The proposed order against Drizly and Rellas includes several requirements aimed at ensuring they take steps to address the problems outlined in the FTC’s complaint. Under the proposed FTC order, Drizly and Rellas are required to:

  • Destroy unnecessary data: Drizly is required to destroy any personal data it collected that is not necessary for it to provide products or services to consumers. It must also document and report to the Commission what data it destroyed.
  • Limit future data collection: Going forward, Drizly must refrain from collecting or storing personal information unless it is necessary for specific purposes outlined in a retention schedule. It must also must publicly detail on its website the information it collects and why such data collection is necessary.
  • Implement an information security program: Drizly is required to implement a comprehensive information security program and establish security safeguards to protect against the security incidents outlined in the complaint. This includes measures such as providing security training for its employees; designating a high-level employee to oversee the information security program; implementing controls on who can access personal data; and requiring employees to use multi-factor authentication to access databases and other assets containing consumer data.

Notably, the order applies personally to Rellas, who presided over Drizly’s lax data security practices as CEO. In the modern economy, corporate executives frequently move from company to company, notwithstanding blemishes on their track record. Recognizing that reality, the Commission’s proposed order will follow Rellas even if he leaves Drizly. Specifically, Rellas will be required to implement an information security program at future companies if he moves to a business collecting consumer information from more than 25,000 individuals, and where he is a majority owner, CEO, or senior officer with information security responsibilities.

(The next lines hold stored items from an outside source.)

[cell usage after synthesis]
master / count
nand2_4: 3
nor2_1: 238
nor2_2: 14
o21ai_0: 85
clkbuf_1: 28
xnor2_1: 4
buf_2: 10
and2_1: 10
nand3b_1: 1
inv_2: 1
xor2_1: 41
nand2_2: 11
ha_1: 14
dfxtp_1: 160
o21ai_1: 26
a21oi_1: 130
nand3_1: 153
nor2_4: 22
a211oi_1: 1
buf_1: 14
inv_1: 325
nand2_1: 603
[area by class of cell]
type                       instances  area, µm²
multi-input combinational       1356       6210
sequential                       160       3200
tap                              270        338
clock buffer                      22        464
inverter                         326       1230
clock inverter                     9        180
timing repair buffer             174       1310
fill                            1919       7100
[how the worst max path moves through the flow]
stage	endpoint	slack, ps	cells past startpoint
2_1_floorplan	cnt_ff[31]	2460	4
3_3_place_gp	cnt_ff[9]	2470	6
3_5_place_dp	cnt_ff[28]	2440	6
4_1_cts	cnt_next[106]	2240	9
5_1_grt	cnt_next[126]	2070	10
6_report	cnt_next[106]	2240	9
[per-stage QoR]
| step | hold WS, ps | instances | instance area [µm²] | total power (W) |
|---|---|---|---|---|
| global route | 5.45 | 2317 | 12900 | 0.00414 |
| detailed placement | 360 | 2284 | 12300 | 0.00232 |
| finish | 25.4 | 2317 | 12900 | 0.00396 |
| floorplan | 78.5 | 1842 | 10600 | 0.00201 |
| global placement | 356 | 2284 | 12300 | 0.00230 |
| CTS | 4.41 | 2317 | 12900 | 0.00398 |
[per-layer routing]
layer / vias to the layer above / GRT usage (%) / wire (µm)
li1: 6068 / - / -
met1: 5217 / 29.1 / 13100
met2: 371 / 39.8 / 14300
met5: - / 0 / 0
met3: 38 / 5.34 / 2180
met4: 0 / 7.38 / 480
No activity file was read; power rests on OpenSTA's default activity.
**config.mk**
```make
export PLATFORM = sky130hd
export DESIGN_NAME = qss_out_buf_flat
export DESIGN_NICKNAME = d
export VERILOG_FILES = /design/src/rtl/core/qss_pkg.sv /design/src/rtl/core/qss_ifs.sv /design/src/rtl/core/qss_out_buf.sv /design/src/flat_wrapper.sv
export SDC_FILE = /design/constraint.sdc
export NUM_CORES = 1
export LEC_CHECK = 0
export ABC_AREA = 1
export BUFFER_PORTS_ARGS = -buffer_cell sky130_fd_sc_hd__buf_4
export CORE_ASPECT_RATIO = 1.25
export CORE_MARGIN = 4
export CORE_UTILIZATION = 55
export DETAILED_ROUTE_END_ITERATION = 6
export GPL_TIMING_DRIVEN = 0
export PLACE_DENSITY = 0.79
export SLEW_MARGIN = 10
export SYNTH_ARGS = -nofsm -noshare
export SYNTH_HDL_FRONTEND = slang
export SYNTH_SLANG_ARGS = --single-unit
```
**constraint.sdc**
```tcl
create_clock -name clk -period 7.25 [get_ports clk]
set_input_delay 0.3625 -clock clk [delete_from_list [all_inputs] [get_ports clk]]
set_output_delay 0.3625 -clock clk [all_outputs]
set_load 0.02 [all_outputs]
```
### src/rtl/ppc_div.sv
module ppc_div #(
  parameter int unsigned NW = 24,
  parameter int unsigned DW = 16,
  parameter int unsigned SW = 1
) (
  input  logic                 clk_i,
  input  logic                 rst_ni,
  input  logic                 en_i,
  input  logic                 valid_i,
  input  logic signed [NW-1:0] num_i,
  input  logic signed [DW-1:0] den_i,
  input  logic [SW-1:0]        side_i,
  output logic                 valid_o,
  output logic signed [NW-1:0] quo_o,
  output logic [SW-1:0]        side_o
);

  logic          v_q   [NW+1];
  logic [NW-1:0] n_q   [NW+1];
  logic [DW-1:0] rem_q [NW+1];
  logic [DW-1:0] d_q   [NW+1];
  logic          neg_q [NW+1];
  logic [SW-1:0] s_q   [NW+1];

  logic [NW-1:0] num_mag;
  logic [DW-1:0] den_mag;

  assign num_mag = num_i[NW-1] ? (~num_i + 1'b1) : num_i;
  assign den_mag = den_i[DW-1] ? (~den_i + 1'b1) : den_i;

  // entry stage: take magnitudes, remember the quotient sign
  always_ff @(posedge clk_i) begin
    if (en_i) begin
      n_q[0]   <= num_mag;
      d_q[0]   <= den_mag;
      rem_q[0] <= '0;
      neg_q[0] <= num_i[NW-1] ^ den_i[DW-1];
      s_q[0]   <= side_i;
    end
  end

  always_ff @(posedge clk_i or negedge rst_ni) begin
    if (!rst_ni) v_q[0] <= 1'b0;
    else if (en_i) v_q[0] <= valid_i;
  end

  // one restoring step per stage, quotient bits shift in behind the dividend
  for (genvar k = 0; k < NW; k++) begin : g_step
    logic [DW:0] t;
    logic [DW:0] diff;
    logic        ge;

    assign t    = {rem_q[k], n_q[k][NW-1]};
    assign diff = t - {1'b0, d_q[k]};
    assign ge   = t >= {1'b0, d_q[k]};

    always_ff @(posedge clk_i) begin
      if (en_i) begin
        n_q[k+1]   <= {n_q[k][NW-2:0], ge};
        rem_q[k+1] <= ge ? diff[DW-1:0] : t[DW-1:0];
        d_q[k+1]   <= d_q[k];
        neg_q[k+1] <= neg_q[k];
        s_q[k+1]   <= s_q[k];
      end
    end

    always_ff @(posedge clk_i or negedge rst_ni) begin
      if (!rst_ni) v_q[k+1] <= 1'b0;
      else if (en_i) v_q[k+1] <= v_q[k];
    end
  end

  assign valid_o = v_q[NW];
  assign quo_o   = neg_q[NW] ? signed'(~n_q[NW] + 1'b1) : signed'(n_q[NW]);
  assign side_o  = s_q[NW];

endmodule

### config.mk
export PLATFORM = sky130hd
export DESIGN_NAME = ppc_div
export DESIGN_NICKNAME = d
export VERILOG_FILES = /design/src/rtl/ppc_div.sv
export SDC_FILE = /design/constraint.sdc
export NUM_CORES = 2
export LEC_CHECK = 0
export ABC_AREA = 0
export BUFFER_PORTS_ARGS = -buffer_cell sky130_fd_sc_hd__buf_2
export CORE_ASPECT_RATIO = 0.75
export CORE_UTILIZATION = 57
export DETAILED_ROUTE_END_ITERATION = 8
export PLACE_DENSITY = 0.74
export RECOVER_POWER = 25
export SYNTH_ARGS = -nofsm -noshare
export SYNTH_HDL_FRONTEND = slang
export SYNTH_SLANG_ARGS = --single-unit
export TNS_END_PERCENT = 10
### constraint.sdc
create_clock -name clk_i -period 2.7 [get_ports clk_i]
set_clock_uncertainty 0.1 [all_clocks]
set_input_delay 0.54 -clock clk_i [delete_from_list [all_inputs] [get_ports clk_i]]
set_output_delay 0.54 -clock clk_i [all_outputs]
set_load 0.02 [all_outputs]
==> flow_summary.ini <==
[cts]
ctsHtreeMaxLevel = 4
clock-sinks = 1427
cts_inserted_buffers = 141
cts_tree = built
cts_root_buffer = clkbuf_16
path_clk_slew_ps = 60
cts_buffer_depth = 3
insertion_delay_ps = 790

[drt]
wl_met3_um = 8983
drc_errors = 0
drt-met1-wl_um = 69350
wl_per_cell_um = 20.20
top_layer = met4
dr.pass1.iters = 8
ant_nets = 0
wl_met2_um = 71490
routed_via_density = 5.611
drt_iter0_markers = 3648
num_vias = 42523
finalWirelength_um = 153100

[setup_path]
cp-start-kind = register
worst-r2r-setup-slack_ps = -290
crit_start = n_q[6][8]
crit_path_end_kind = output port
required_ps = 2060
r2r-start = rem_q[1][7]
criticalPathCategory = register to output port
cp_max_fo = 3
critPathArrivalTime_ps = 3180

[final_layout]
fin_cells = 7578
fillers = 7083
final_nets = 6383
drive_gt1_share_pct = 31.40
area_growth_pct = 26.74
finish.instance_area_um2 = 83760

[synth]
synth_area_um2 = 66080
seq_area_frac_synth_pct = 64.65
yosys.area.top_type = edfxtp_1
synth-seq-cells = 1427
yosys_warnings = 0
synth_nets = 5178
synth_edf_count = 1402
synthTopCellsByArea = edfxtp_1 64%, ha_1 7.1%, mux2_2 3.7%
postSynthCellCount = 4738
yosysMostFrequentCell = edfxtp_1
ys.flop_type = edfxtp_1
synth_top_cell_area_share_pct = 63.71
avgSynthCellArea_um2 = 13.95
async_reset_ff_share_pct = 1.752
synth_common_cells = 1,402 x edfxtp_1, 485 x inv_1, 373 x ha_1
synth_cell_types = 80

[power]
comb_power_share_pct = 42.4
netSwitchingFraction_pct = 32.73
p_seq_share_pct = 36.0
p_leak_nw = 33.94
p_int_mw = 61.36
peakVddDrop_mv = 0.6191
p_sw_mw = 29.85
p_per_area_nw_per_um2 = 1089
clkPwrFrac_pct = 21.6

[placement]
dp_cells = 7227
io_buffer_count = 70
hpwl_um = 103400
gp_congestion = 0.9571
place_area_um2 = 75840

[floorplanning]
die_h_um = 296.9
rows = 107
initial_core_util_pct = 57.87
dieWidth_um = 395.2
io_pins = 71
core_um2 = 114200
die_area_um2 = 117300

[sta]
fmax_ghz = 0.2619
grt_setup_unrepaired = true
whs_ps = 84.01
finalSetupTns_ps = -40660
setup_slack_ps = -1118
setup_viol = 199
maxSlewHeadroom_pct = -25.56
post-route-min-period_ps = 3818
hold_violations = 0
period_share_pct = 141.4
worstMarginPinSlew_ps = 1883
slew_viol_final = 45

[status]
status = complete, but fails checks
failed_checks = capacitance limit, slew limit, setup timing

[global_routing]
overflow = 0
grt_pass1_vias = 42796
grt_max_degree = 87
grt_use_total_pct = 25.74
grt_pass1_wl_um = 236000
antenna_found_initial = 1

[hold_path]
hold_class = primary input to register
hp-start = num_i[13]

[job]
cap_violations = 1
## layout make-up
cell class              instances  area, µm²  area share (%)
clock buffers                 166       3642           4.349
flip-flops and latches       1427      42730           51.01
inverters                     486       1824           2.178
well taps                    1526       1909           2.280
repair buffers               1113       9225           11.01
diodes                          1      2.502        0.002988
multi-input cells            2774      23510           28.07
clock inverters                85      920.9           1.099
## worst max-delay path: stages, from the launching register on
cell	delay [ps]
edfxtp_1	440
nor4_4	370
buf_6	200
nand2b_4	70
or3_4	360
or2_4	270
buf_6	140
o31ai_4	190
xnor2_1	170
buf_4	180
## cell usage in the layout (no fill, tap or decap), types with 143 or more instances in the layout
cell	netlist	routed
a21oi_1	252	212
nor2_1	245	234
mux2_2	217	197
xnor2_1	177	171
buf_4	4	923
edfxtp_1	1402	1402
nand2_1	208	200
ha_1	373	317
o21ai_0	226	183
clkbuf_16	0	143
inv_1	485	468
## timing repair
| action | in CTS | in global routing |
|---|---|---|
| setup buffers | 38 | 31 |
| cloned | 2 | 2 |
| resized for setup | 319 | 237 |
| endpoints found under the hold margin | 58 | 0 |
| endpoints found under the setup margin | 355 | 387 |
| pin swaps | 90 | 84 |
| hold buffers | 33 | 0 |
## metal layers
metal	up-vias	global-route usage, %
li1	20135	-
met1	20843	37.66
met2	1332	40.21
met3	213	3.774
met4	0	7.392
met5	-	0
## cells by family (layout without fill, tap and decap cells)
| group | after synthesis | after routing | synth area share (%) |
|---|---|---|---|
| AOI/OAI and AO/OA | 962 | 962 | 9.501 |
| xor gates and xnor gates | 310 | 310 | 4.109 |
| adders and majority gates | 395 | 395 | 7.729 |
| buffers and inverters | 537 | 1850 | 3.219 |
| DFF | 1427 | 1427 | 64.65 |
| muxes | 284 | 284 | 4.843 |
| other | 0 | 1 | 0 |
| and+or+nand+nor | 823 | 823 | 5.947 |
## sequential cells by signal, indices dropped and copies added (netlist names)
| signal | count |
|---|---|
| n_q | 600 |
| neg_q | 25 |
| s_q | 25 |
| d_q | 384 |
| v_q | 24 |
| valid_o | 1 |
| rem_q | 368 |
## metrics by stage
step | utilization [%] | setup slack, ps | total power [mW]
6_report | 73.34 | -1118 | 91.21
5_1_grt | 73.34 | -1195 | 95.88
4_1_cts | 72.24 | -1180 | 89.07
3_5_place_dp | 66.41 | -529.8 | 67.05
3_3_place_gp | 66.41 | -446.4 | 65.93
2_1_floorplan | - | -227.8 | 53.56
## power groups by stage
stage | clock [mW] | sequential [mW] | combinational (mW)
after floorplan | 0 | 31.9 | 21.7
after global placement | 0 | 32.9 | 33.0
after detailed placement | 0 | 33.0 | 34.1
after CTS | 20.1 | 32.7 | 36.3
after global routing | 20.9 | 33.2 | 41.8
final | 19.7 | 32.8 | 38.6
## final timing paths
check	endpoint	cells after the start
setup reg to reg	rem_q[1][25]	10
max in group asynchronous	v_q[17]	2
hold reg to reg	n_q[1][44]	0
setup / recovery	quo_o[23]	9
hold / removal	n_q[0][13]	2
min in group asynchronous	valid_o	2
Note: power is estimated with default switching activity, not from simulation.
===== config.mk =====
export PLATFORM = sky130hd
export DESIGN_NAME = ppc_regs
export DESIGN_NICKNAME = d
export VERILOG_FILES = /design/src/rtl/ppc_pkg.sv /design/src/rtl/ppc_regs.sv
export SDC_FILE = /design/constraint.sdc
export NUM_CORES = 1
export LEC_CHECK = 0
export ABC_AREA = 1
export BUFFER_PORTS_ARGS = -buffer_cell sky130_fd_sc_hd__buf_2
export CELL_PAD_IN_SITES_DETAIL_PLACEMENT = 1
export CELL_PAD_IN_SITES_GLOBAL_PLACEMENT = 2
export CORE_ASPECT_RATIO = 1.4
export CORE_MARGIN = 8
export CORE_UTILIZATION = 25
export CTS_CLUSTER_SIZE = 20
export DETAILED_ROUTE_END_ITERATION = 7
export MAX_ROUTING_LAYER = met4
export PLACE_DENSITY = 0.81
export SLEW_MARGIN = 20
export SYNTH_ARGS = -nofsm -noshare
export SYNTH_HDL_FRONTEND = slang
export SYNTH_SLANG_ARGS = --single-unit

===== constraint.sdc =====
create_clock -name clk_i -period 1.2 [get_ports clk_i]
set_input_delay 0.12 -clock clk_i [delete_from_list [all_inputs] [get_ports clk_i]]
set_output_delay 0.12 -clock clk_i [all_outputs]
set_load 0.03 [all_outputs]
File: src/design/ppm_p6_to_rgb222_decoder.sv
// ----------------------------------------------------------------------------
// ppm_p6_to_rgb222_decoder
// streams a binary ppm (p6) file in bytes and emits rgb222 pixels
// ----------------------------------------------------------------------------
// usage
//   in_*  : one file byte per word in in_tdata, in_tuser high on the first
//           byte of a file restarts the parser
//   out_* : one rgb222 pixel per word in out_tdata[5:0] (red high),
//           out_tlast high on the final pixel of the image
//   a byte is taken every cycle while in_tready is high; each red/green/blue
//   triple gives one pixel, held in the output register or the skid stage
//   throughput: one byte per cycle while in_tready is high
//   header, comment, size and maxval bytes, bad files, maxval other than
//   255 modulo 2**DIMENSION_BITS and bytes after the image give no words
//   reset: parser waits for "P6\n", output register and skid stage empty
//   stall: a held pixel sits in the output register, one more goes into the
//   skid stage, then in_tready drops until out_tready returns
// ----------------------------------------------------------------------------
`include "ppm_p6_to_rgb222_decoder_defines.svh"

module ppm_p6_to_rgb222_decoder #(
  parameter int DIMENSION_BITS = 16
) (
  input  logic       clk,
  input  logic       rst_n,
  input  logic       in_tvalid,
  output logic       in_tready,
  input  logic [7:0] in_tdata,   // [7:0] byte_value
  input  logic       in_tuser,   // [0] first_byte
  output logic       out_tvalid,
  input  logic       out_tready,
  output logic [7:0] out_tdata,  // [5:0] pixel, [7:6] zero
  output logic       out_tlast   // last_pixel
);
  import p6dec_pkg::*;

  p6dec_res_t res;
  logic       in_acc;
  logic       out_valid_r;
  logic [5:0] out_pixel_r;
  logic       out_last_r;
  logic       skid_valid_r;
  logic [5:0] skid_pixel_r;
  logic       skid_last_r;
  logic       out_free;

  assign in_tready = !skid_valid_r;
  assign in_acc    = in_tvalid && in_tready;
  assign out_free  = !out_valid_r || out_tready;

  p6dec_core #(
    .DIMENSION_BITS(DIMENSION_BITS)
  ) u_core (
    .clk       (clk),
    .rst_n     (rst_n),
    .byte_vld  (in_acc),
    .byte_value(in_tdata),
    .first_byte(in_tuser),
    .res       (res)
  );

  always_ff @(posedge clk) begin
    if (!rst_n) begin
      out_valid_r  <= 1'b0;
      skid_valid_r <= 1'b0;
    end else if (skid_valid_r) begin
      if (out_tready) begin
        out_valid_r  <= 1'b1;
        skid_valid_r <= 1'b0;
      end
    end else if (res.valid) begin
      if (out_free) out_valid_r <= 1'b1;
      else skid_valid_r <= 1'b1;
    end else if (out_tready) begin
      out_valid_r <= 1'b0;
    end
  end

  always_ff @(posedge clk) begin
    if (skid_valid_r) begin
      if (out_tready) begin
        out_pixel_r <= skid_pixel_r;
        out_last_r  <= skid_last_r;
      end
    end else if (res.valid) begin
      if (out_free) begin
        out_pixel_r <= res.pixel;
        out_last_r  <= res.last;
      end else begin
        skid_pixel_r <= res.pixel;
        skid_last_r  <= res.last;
      end
    end
  end

  assign out_tvalid = out_valid_r;
  assign out_tdata  = {2'b00, out_pixel_r};
  assign out_tlast  = out_last_r;

  `P6DEC_ASSERT_SAME(a_skid_behind_out, skid_valid_r, out_valid_r,
                     "skid word held with empty output register")
  `P6DEC_ASSERT_NEXT(a_skid_drains, skid_valid_r && out_tready,
                     out_valid_r && !skid_valid_r, "skid word not moved to output")
  `P6DEC_ASSERT_NEXT(a_pixel_lands, res.valid && !out_valid_r, out_valid_r,
                     "pixel lost on empty output")
  `P6DEC_ASSERT_SAME(a_no_pixel_when_full, skid_valid_r, !res.valid,
                     "pixel produced while skid stage full")

endmodule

This action is part of the FTC’s aggressive efforts to ensure that companies are protecting consumers’ data and that careless CEOs learn from their data security failures. Last year, the Commission secured its first order requiring a firm to minimize data collection and has worked in subsequent orders to ensure companies only collect what they need to conduct their business. The Commission is also taking steps to bolster security market-wide, including by finalizing updates to the Safeguards Rule, issuing a policy statement on the Health Breach Notification Rule, and initiating an advance notice of proposed rulemaking on commercial surveillance and lax data security practices.

The FTC voted 4-0 to issue the proposed administrative complaint and to accept the consent agreement with Drizly and Rellas. Commissioner Christine Wilson voted yes but dissented in part as to the inclusion of Rellas as an individual defendant and issued a separate statement. Chair Lina M. Khan and Commissioner Alvaro Bedoya issued a joint concurring statement and Commissioner Rebecca Kelly Slaughter issued a separate concurring statement.

The FTC will publish a description of the consent agreement package in the Federal Register soon. The agreement will be subject to public comment for 30 days after publication in the Federal Register after which the Commission will decide whether to make the proposed consent order final. Instructions for filing comments will appear in the published notice. Once processed, comments will be posted on Regulations.gov.

NOTE: The Commission issues an administrative complaint when it has “reason to believe” that the law has been or is being violated, and it appears to the Commission that a proceeding is in the public interest. When the Commission issues a consent order on a final basis, it carries the force of law with respect to future actions. Each violation of such an order may result in a civil penalty of up to $46,517.